(TASK DIRECTIONS) Reproduce this listing from its first line through the line with "Note: power is", inclusive, leaving out all that follows.

(DATA SUPPLIED)

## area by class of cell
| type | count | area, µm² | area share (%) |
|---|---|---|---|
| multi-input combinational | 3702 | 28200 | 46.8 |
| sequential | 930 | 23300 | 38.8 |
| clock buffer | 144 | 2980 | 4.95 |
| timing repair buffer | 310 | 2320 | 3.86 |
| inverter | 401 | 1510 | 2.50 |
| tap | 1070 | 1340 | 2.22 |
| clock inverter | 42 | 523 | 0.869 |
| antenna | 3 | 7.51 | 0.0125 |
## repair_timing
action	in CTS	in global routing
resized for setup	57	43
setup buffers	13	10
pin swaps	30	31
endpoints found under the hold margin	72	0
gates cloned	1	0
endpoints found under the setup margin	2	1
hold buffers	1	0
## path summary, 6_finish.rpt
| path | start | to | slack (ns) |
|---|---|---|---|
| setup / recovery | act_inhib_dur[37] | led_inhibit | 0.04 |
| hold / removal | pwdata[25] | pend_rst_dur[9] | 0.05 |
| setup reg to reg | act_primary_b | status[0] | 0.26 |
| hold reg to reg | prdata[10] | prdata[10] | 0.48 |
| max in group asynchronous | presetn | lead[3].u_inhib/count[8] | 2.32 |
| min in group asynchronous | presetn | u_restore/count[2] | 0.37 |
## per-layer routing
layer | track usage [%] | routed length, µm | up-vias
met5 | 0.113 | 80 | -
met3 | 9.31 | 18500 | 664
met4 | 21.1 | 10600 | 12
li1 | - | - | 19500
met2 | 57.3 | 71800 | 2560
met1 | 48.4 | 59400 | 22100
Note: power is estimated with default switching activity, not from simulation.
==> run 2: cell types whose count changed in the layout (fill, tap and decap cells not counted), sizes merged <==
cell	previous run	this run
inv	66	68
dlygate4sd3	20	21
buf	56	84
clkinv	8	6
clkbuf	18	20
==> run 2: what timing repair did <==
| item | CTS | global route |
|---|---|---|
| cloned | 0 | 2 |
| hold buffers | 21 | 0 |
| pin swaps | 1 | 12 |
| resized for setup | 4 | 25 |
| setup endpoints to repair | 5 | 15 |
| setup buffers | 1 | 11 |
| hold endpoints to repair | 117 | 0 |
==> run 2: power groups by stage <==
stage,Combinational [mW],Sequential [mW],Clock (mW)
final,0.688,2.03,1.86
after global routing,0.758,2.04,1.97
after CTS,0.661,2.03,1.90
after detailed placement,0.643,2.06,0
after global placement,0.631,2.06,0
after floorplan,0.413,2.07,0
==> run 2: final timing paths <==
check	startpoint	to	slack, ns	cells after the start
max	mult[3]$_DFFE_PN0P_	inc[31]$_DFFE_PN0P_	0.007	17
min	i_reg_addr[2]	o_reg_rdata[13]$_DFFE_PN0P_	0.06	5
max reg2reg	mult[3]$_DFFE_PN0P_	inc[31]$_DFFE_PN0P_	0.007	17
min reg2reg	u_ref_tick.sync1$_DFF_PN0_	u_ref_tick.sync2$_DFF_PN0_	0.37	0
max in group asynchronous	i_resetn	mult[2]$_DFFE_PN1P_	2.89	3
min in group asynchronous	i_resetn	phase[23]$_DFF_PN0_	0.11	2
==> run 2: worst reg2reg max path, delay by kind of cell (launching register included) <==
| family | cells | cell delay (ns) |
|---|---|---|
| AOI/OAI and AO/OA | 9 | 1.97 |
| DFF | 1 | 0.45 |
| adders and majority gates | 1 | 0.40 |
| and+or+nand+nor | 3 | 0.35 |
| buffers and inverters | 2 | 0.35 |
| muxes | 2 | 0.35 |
File: src/design/thc_classify.sv
`timescale 1ns/10ps
`include "thc_defs.svh"
// Pure combinational classifier of the format and type fields.
module thc_classify
   import thc_pkg::*;
(
   thc_class_if.dec c
);
   wire [2:0] fmt       = c.dw[`THC_FMT_HI:`THC_FMT_LO];
   wire [4:0] ty        = c.dw[`THC_TYPE_HI:`THC_TYPE_LO];
   wire       f_nd3     = fmt == `THC_FMT_3DW_ND;
   wire       f_nd4     = fmt == `THC_FMT_4DW_ND;
   wire       f_d3      = fmt == `THC_FMT_3DW_D;
   wire       f_d4      = fmt == `THC_FMT_4DW_D;
   wire       f_nd      = f_nd3 | f_nd4;
   wire       f_d       = f_d3 | f_d4;
   wire       t_atomic  = ty == `THC_TY_FADD || ty == `THC_TY_SWAP || ty == `THC_TY_CAS;
   wire       t_msg     = ty[4:3] == `THC_TY_MSG_HI;
   wire       t_cfg     = ty == `THC_TY_CFG0 || ty == `THC_TY_CFG1;
   thc_class_t cls;

   // Permitted combinations; everything else is reserved and flagged.
   always_comb
   begin
      cls = THC_CLS_BAD;
      if (fmt == `THC_FMT_PREFIX)
         cls = THC_CLS_PREFIX;
      else if (ty == `THC_TY_MEM && f_nd)
         cls = THC_CLS_MEM_RD;
      else if (ty == `THC_TY_MEM_LK && f_nd)
         cls = THC_CLS_MEM_RD_LK;
      else if (ty == `THC_TY_MEM && f_d)
         cls = THC_CLS_MEM_WR;
      else if (ty == `THC_TY_IO && f_nd3)
         cls = THC_CLS_IO_RD;
      else if (ty == `THC_TY_IO && f_d3)
         cls = THC_CLS_IO_WR;
      else if (t_cfg && f_nd3)
         cls = THC_CLS_CFG_RD;
      else if (t_cfg && f_d3)
         cls = THC_CLS_CFG_WR;
      else if (t_msg && f_nd4)
         cls = THC_CLS_MSG;
      else if (t_msg && f_d4)
         cls = THC_CLS_MSG_D;
      else if (ty == `THC_TY_CPL && f_nd3)
         cls = THC_CLS_CPL;
      else if (ty == `THC_TY_CPL && f_d3)
         cls = THC_CLS_CPL_D;
      else if (ty == `THC_TY_CPL_LK && f_nd3)
         cls = THC_CLS_CPL_LK;
      else if (ty == `THC_TY_CPL_LK && f_d3)
         cls = THC_CLS_CPL_D_LK;
      else if (t_atomic && f_d)
         cls = THC_CLS_ATOMIC;
   end

   // Trusted requests are not implemented here, so they stay in the bad class.
   assign c.trusted   = ty == `THC_TY_TCFG && (f_nd3 || f_d3);
   assign c.cls       = cls;
   assign c.ok        = cls != THC_CLS_BAD;
   assign c.with_data = f_d;
   assign c.hdr4      = f_nd4 | f_d4;
endmodule : thc_classify

File: src/design/thc_codec.sv
`timescale 1ns/10ps
`include "thc_defs.svh"
module thc_codec
   import thc_pkg::*;
(
   input  wire logic        clk,
   input  wire logic        rstn,
   // Encode side: fields from the local transaction layer.
   input  wire logic        enc_valid,
   output logic             enc_ready,
   input  wire logic [2:0]  enc_fmt,
   input  wire logic [4:0]  enc_type,
   input  wire logic [2:0]  enc_traffic_class_field,
   input  wire logic        enc_hints_present_bit,
   input  wire logic [2:0]  enc_attr,
   input  wire logic        enc_digest_present_bit,
   input  wire logic        enc_poisoned_bit,
   input  wire logic [9:0]  enc_length,
   output logic             enc_out_valid,
   input  wire logic        enc_out_ready,
   output logic [31:0]      enc_dw,
   output logic             enc_reject,
   // Decode side: first header doubleword from the link.
   input  wire logic        dec_valid,
   input  wire logic [31:0] dec_dw,
   input  wire logic [15:0] dec_txn_id,
   input  wire logic [15:0] pend_txn_id,
   input  wire logic        pend_valid,
   output logic             dec_out_valid,
   output logic [3:0]       dec_class,
   output logic [2:0]       dec_traffic_class_field,
   output logic             dec_hints_present_bit,
   output logic [2:0]       dec_attr,
   output logic             dec_digest_present_bit,
   output logic             dec_poisoned_bit,
   output logic [10:0]      dec_payload_dw,
   output logic [2:0]       dec_hdr_dw,
   output logic [11:0]      dec_total_dw,
   output logic             dec_has_payload,
   output logic [2:0]       dec_route,
   output logic             dec_unsupported,
   output logic             dec_malformed,
   output logic             dec_cpl_match
);
   // Encoder: a request is taken on an edge where enc_valid and enc_ready are
   // both high. A legal header appears one cycle later and stands until the
   // edge where enc_out_ready is high; a refused one gives a one-cycle
   // enc_reject pulse instead. Only one header is in flight, so enc_ready is
   // low while one is held.
   // Decoder: every edge with dec_valid high takes a header; the results appear
   // one cycle later and stand until the next header, while dec_out_valid
   // stands for one cycle only.
   // Two classifier copies are used so that the outgoing and incoming paths
   // never wait for each other.

   thc_class_if enc_c ();
   thc_class_if dec_c ();
   thc_classify u_enc_cls (.c(enc_c));
   thc_classify u_dec_cls (.c(dec_c));

   thc_enc_state_t st_q;
   thc_enc_state_t st_d;
   logic [31:0]    enc_dw_q;
   logic           rej_q;

   // Packing: every bit not named below is reserved and is held at zero.
   wire        enc_has_len = enc_fmt == `THC_FMT_3DW_D || enc_fmt == `THC_FMT_4DW_D
                             || enc_type == `THC_TY_MEM || enc_type == `THC_TY_MEM_LK;
   wire [9:0]  enc_len_f   = enc_has_len ? enc_length : `THC_ZERO_LEN;
   wire [31:0] enc_pack;
   // Byte 0: format and type.
   assign enc_pack[`THC_FMT_HI:`THC_FMT_LO]     = enc_fmt;
   assign enc_pack[`THC_TYPE_HI:`THC_TYPE_LO]   = enc_type;

   // Byte 1: traffic class, high attribute bit and hints flag.
   assign enc_pack[`THC_RSV_A_BIT]              = 1'b0;
   assign enc_pack[`THC_TC_HI:`THC_TC_LO]       = enc_traffic_class_field;
   assign enc_pack[`THC_RSV_B_BIT]              = 1'b0;
   assign enc_pack[`THC_ATTR2_BIT]              = enc_attr[2];
   assign enc_pack[`THC_RSV_C_BIT]              = 1'b0;
   assign enc_pack[`THC_TH_BIT]                 = enc_hints_present_bit;

   // Byte 2: digest flag, poison flag and the low attribute bits.
   assign enc_pack[`THC_TD_BIT]                 = enc_digest_present_bit;
   assign enc_pack[`THC_EP_BIT]                 = enc_poisoned_bit;
   assign enc_pack[`THC_ATTR_HI:`THC_ATTR_LO]   = enc_attr[1:0];
   assign enc_pack[`THC_RSV_D_HI:`THC_RSV_D_LO] = 2'h0;
   // Byte 3 and the two low bits of byte 2: payload length.
   assign enc_pack[`THC_LEN_HI:`THC_LEN_LO]     = enc_len_f;
   assign enc_c.dw = enc_pack;

   // Reserved and deprecated combinations are refused rather than built.
   wire enc_legal = enc_c.ok && !enc_c.trusted;
   wire enc_take  = enc_valid && enc_ready;
   wire enc_load  = enc_take && enc_legal;
   assign enc_ready     = st_q == THC_ENC_IDLE;
   assign enc_out_valid = st_q == THC_ENC_HOLD;
   assign enc_dw        = enc_dw_q;
   assign enc_reject    = rej_q;

   // Next state. One header is held until the link side accepts it, and it is
   // released only on the edge where the link is ready.
   always_comb
   begin
      st_d = st_q;
      case (st_q)
         THC_ENC_IDLE:
            if (enc_load)
               st_d = THC_ENC_HOLD;
         THC_ENC_HOLD:
            if (enc_out_ready)
               st_d = THC_ENC_IDLE;
         default:
            st_d = THC_ENC_IDLE;
      endcase
   end

   // Encoder state register.
   always_ff @(posedge clk or negedge rstn)
   begin
      if (!rstn)
         st_q <= THC_ENC_IDLE;
      else
         st_q <= st_d;
   end

   // The held word changes only on acceptance, so a stalled link sees a stable
   // header; the price is one cycle of latency on every header.
   always_ff @(posedge clk or negedge rstn)
   begin
      if (!rstn)
         enc_dw_q <= 32'h0;
      else if (enc_load)
         enc_dw_q <= enc_pack;
   end

   // A refused request leaves no trace but this one-cycle pulse.
   always_ff @(posedge clk or negedge rstn)
   begin
      if (!rstn)
         rej_q <= 1'b0;
      else
         rej_q <= enc_take && !enc_legal;
   end

   // Field extraction; reserved positions are simply never read.
   assign dec_c.dw = dec_dw;
   wire [9:0]  d_len   = dec_dw[`THC_LEN_HI:`THC_LEN_LO];
   wire        d_td    = dec_dw[`THC_TD_BIT];
   wire [10:0] d_pay   = (d_len == `THC_ZERO_LEN) ? `THC_LEN_MAX : {1'b0, d_len};
   wire [10:0] d_pay_g = dec_c.with_data ? d_pay : 11'h000;
   wire [2:0]  d_hdr   = dec_c.hdr4 ? `THC_HDR4 : `THC_HDR3;
   wire [11:0] d_total = {1'b0, d_pay_g} + {9'h000, d_hdr} + {11'h000, d_td};
   wire        d_cpl   = dec_c.cls == THC_CLS_CPL || dec_c.cls == THC_CLS_CPL_D
                         || dec_c.cls == THC_CLS_CPL_LK || dec_c.cls == THC_CLS_CPL_D_LK;
   wire        d_match = d_cpl && pend_valid && dec_txn_id == pend_txn_id;

   // Registered copies of the decoded fields. The ports only mirror them, so
   // every decode output comes straight from a flip-flop.
   logic        out_valid_q;
   logic [3:0]  class_q;
   logic [2:0]  tclass_q;
   logic        hints_q;
   logic [2:0]  attr_q;
   logic        digest_q;
   logic        poison_q;
   logic [10:0] pay_q;
   logic [2:0]  hdr_q;
   logic [11:0] total_q;
   logic        has_pay_q;
   logic [2:0]  route_q;
   logic        unsup_q;
   logic        malf_q;
   logic        match_q;

   // The valid flag follows every beat. It stands for one cycle only, while
   // the fields below hold until the next header arrives.
   always_ff @(posedge clk or negedge rstn)
   begin
      if (!rstn)
         out_valid_q <= 1'b0;
      else
         out_valid_q <= dec_valid;
   end

   // Class and error flags are taken together so they never disagree.
   always_ff @(posedge clk or negedge rstn)
   begin
      if (!rstn)
      begin
         class_q <= 4'h0;
         unsup_q <= 1'b0;
         malf_q  <= 1'b0;
      end
      else if (dec_valid)
      begin
         class_q <= dec_c.cls;
         unsup_q <= !dec_c.ok;
         malf_q  <= dec_c.trusted;
      end
   end

   // Transaction fields; the reserved positions between them are never read.
   always_ff @(posedge clk or negedge rstn)
   begin
      if (!rstn)
      begin
         tclass_q <= 3'h0;
         hints_q  <= 1'b0;
         attr_q   <= 3'h0;
         digest_q <= 1'b0;
         poison_q <= 1'b0;
      end
      else if (dec_valid)
      begin
         tclass_q <= dec_dw[`THC_TC_HI:`THC_TC_LO];
         hints_q  <= dec_dw[`THC_TH_BIT];
         attr_q   <= {dec_dw[`THC_ATTR2_BIT], dec_dw[`THC_ATTR_HI:`THC_ATTR_LO]};
         digest_q <= d_td;
         poison_q <= dec_dw[`THC_EP_BIT];
      end
   end

   // Size results. A length of zero stands for the largest payload, and the
   // total counts the digest word on top of header and payload.
   always_ff @(posedge clk or negedge rstn)
   begin
      if (!rstn)
      begin
         pay_q     <= 11'h000;
         hdr_q     <= 3'h0;
         total_q   <= 12'h000;
         has_pay_q <= 1'b0;
      end
      else if (dec_valid)
      begin
         pay_q     <= d_pay_g;
         hdr_q     <= d_hdr;
         total_q   <= d_total;
         has_pay_q <= dec_c.with_data;
      end
   end

   // Routing and completion matching. Only one pending identifier is compared,
   // so a user with several outstanding requests must match the rest outside.
   always_ff @(posedge clk or negedge rstn)
   begin
      if (!rstn)
      begin
         route_q <= 3'h0;
         match_q <= 1'b0;
      end
      else if (dec_valid)
      begin
         route_q <= dec_dw[`THC_ROUTE_HI:`THC_TYPE_LO];
         match_q <= d_match;
      end
   end

   // The output ports are plain copies of the registers above.
   assign dec_out_valid           = out_valid_q;
   assign dec_class               = class_q;
   assign dec_traffic_class_field = tclass_q;
   assign dec_hints_present_bit   = hints_q;
   assign dec_attr                = attr_q;
   assign dec_digest_present_bit  = digest_q;
   assign dec_poisoned_bit        = poison_q;
   assign dec_payload_dw          = pay_q;
   assign dec_hdr_dw              = hdr_q;
   assign dec_total_dw            = total_q;
   assign dec_has_payload         = has_pay_q;
   assign dec_route               = route_q;
   assign dec_unsupported         = unsup_q;
   assign dec_malformed           = malf_q;
   assign dec_cpl_match           = match_q;
endmodule : thc_codec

(SOLUTION FOR THIS PROBLEM)
## area by class of cell
| type | count | area, µm² | area share (%) |
|---|---|---|---|
| multi-input combinational | 3702 | 28200 | 46.8 |
| sequential | 930 | 23300 | 38.8 |
| clock buffer | 144 | 2980 | 4.95 |
| timing repair buffer | 310 | 2320 | 3.86 |
| inverter | 401 | 1510 | 2.50 |
| tap | 1070 | 1340 | 2.22 |
| clock inverter | 42 | 523 | 0.869 |
| antenna | 3 | 7.51 | 0.0125 |
## repair_timing
action	in CTS	in global routing
resized for setup	57	43
setup buffers	13	10
pin swaps	30	31
endpoints found under the hold margin	72	0
gates cloned	1	0
endpoints found under the setup margin	2	1
hold buffers	1	0
## path summary, 6_finish.rpt
| path | start | to | slack (ns) |
|---|---|---|---|
| setup / recovery | act_inhib_dur[37] | led_inhibit | 0.04 |
| hold / removal | pwdata[25] | pend_rst_dur[9] | 0.05 |
| setup reg to reg | act_primary_b | status[0] | 0.26 |
| hold reg to reg | prdata[10] | prdata[10] | 0.48 |
| max in group asynchronous | presetn | lead[3].u_inhib/count[8] | 2.32 |
| min in group asynchronous | presetn | u_restore/count[2] | 0.37 |
## per-layer routing
layer | track usage [%] | routed length, µm | up-vias
met5 | 0.113 | 80 | -
met3 | 9.31 | 18500 | 664
met4 | 21.1 | 10600 | 12
li1 | - | - | 19500
met2 | 57.3 | 71800 | 2560
met1 | 48.4 | 59400 | 22100
Note: power is estimated with default switching activity, not from simulation.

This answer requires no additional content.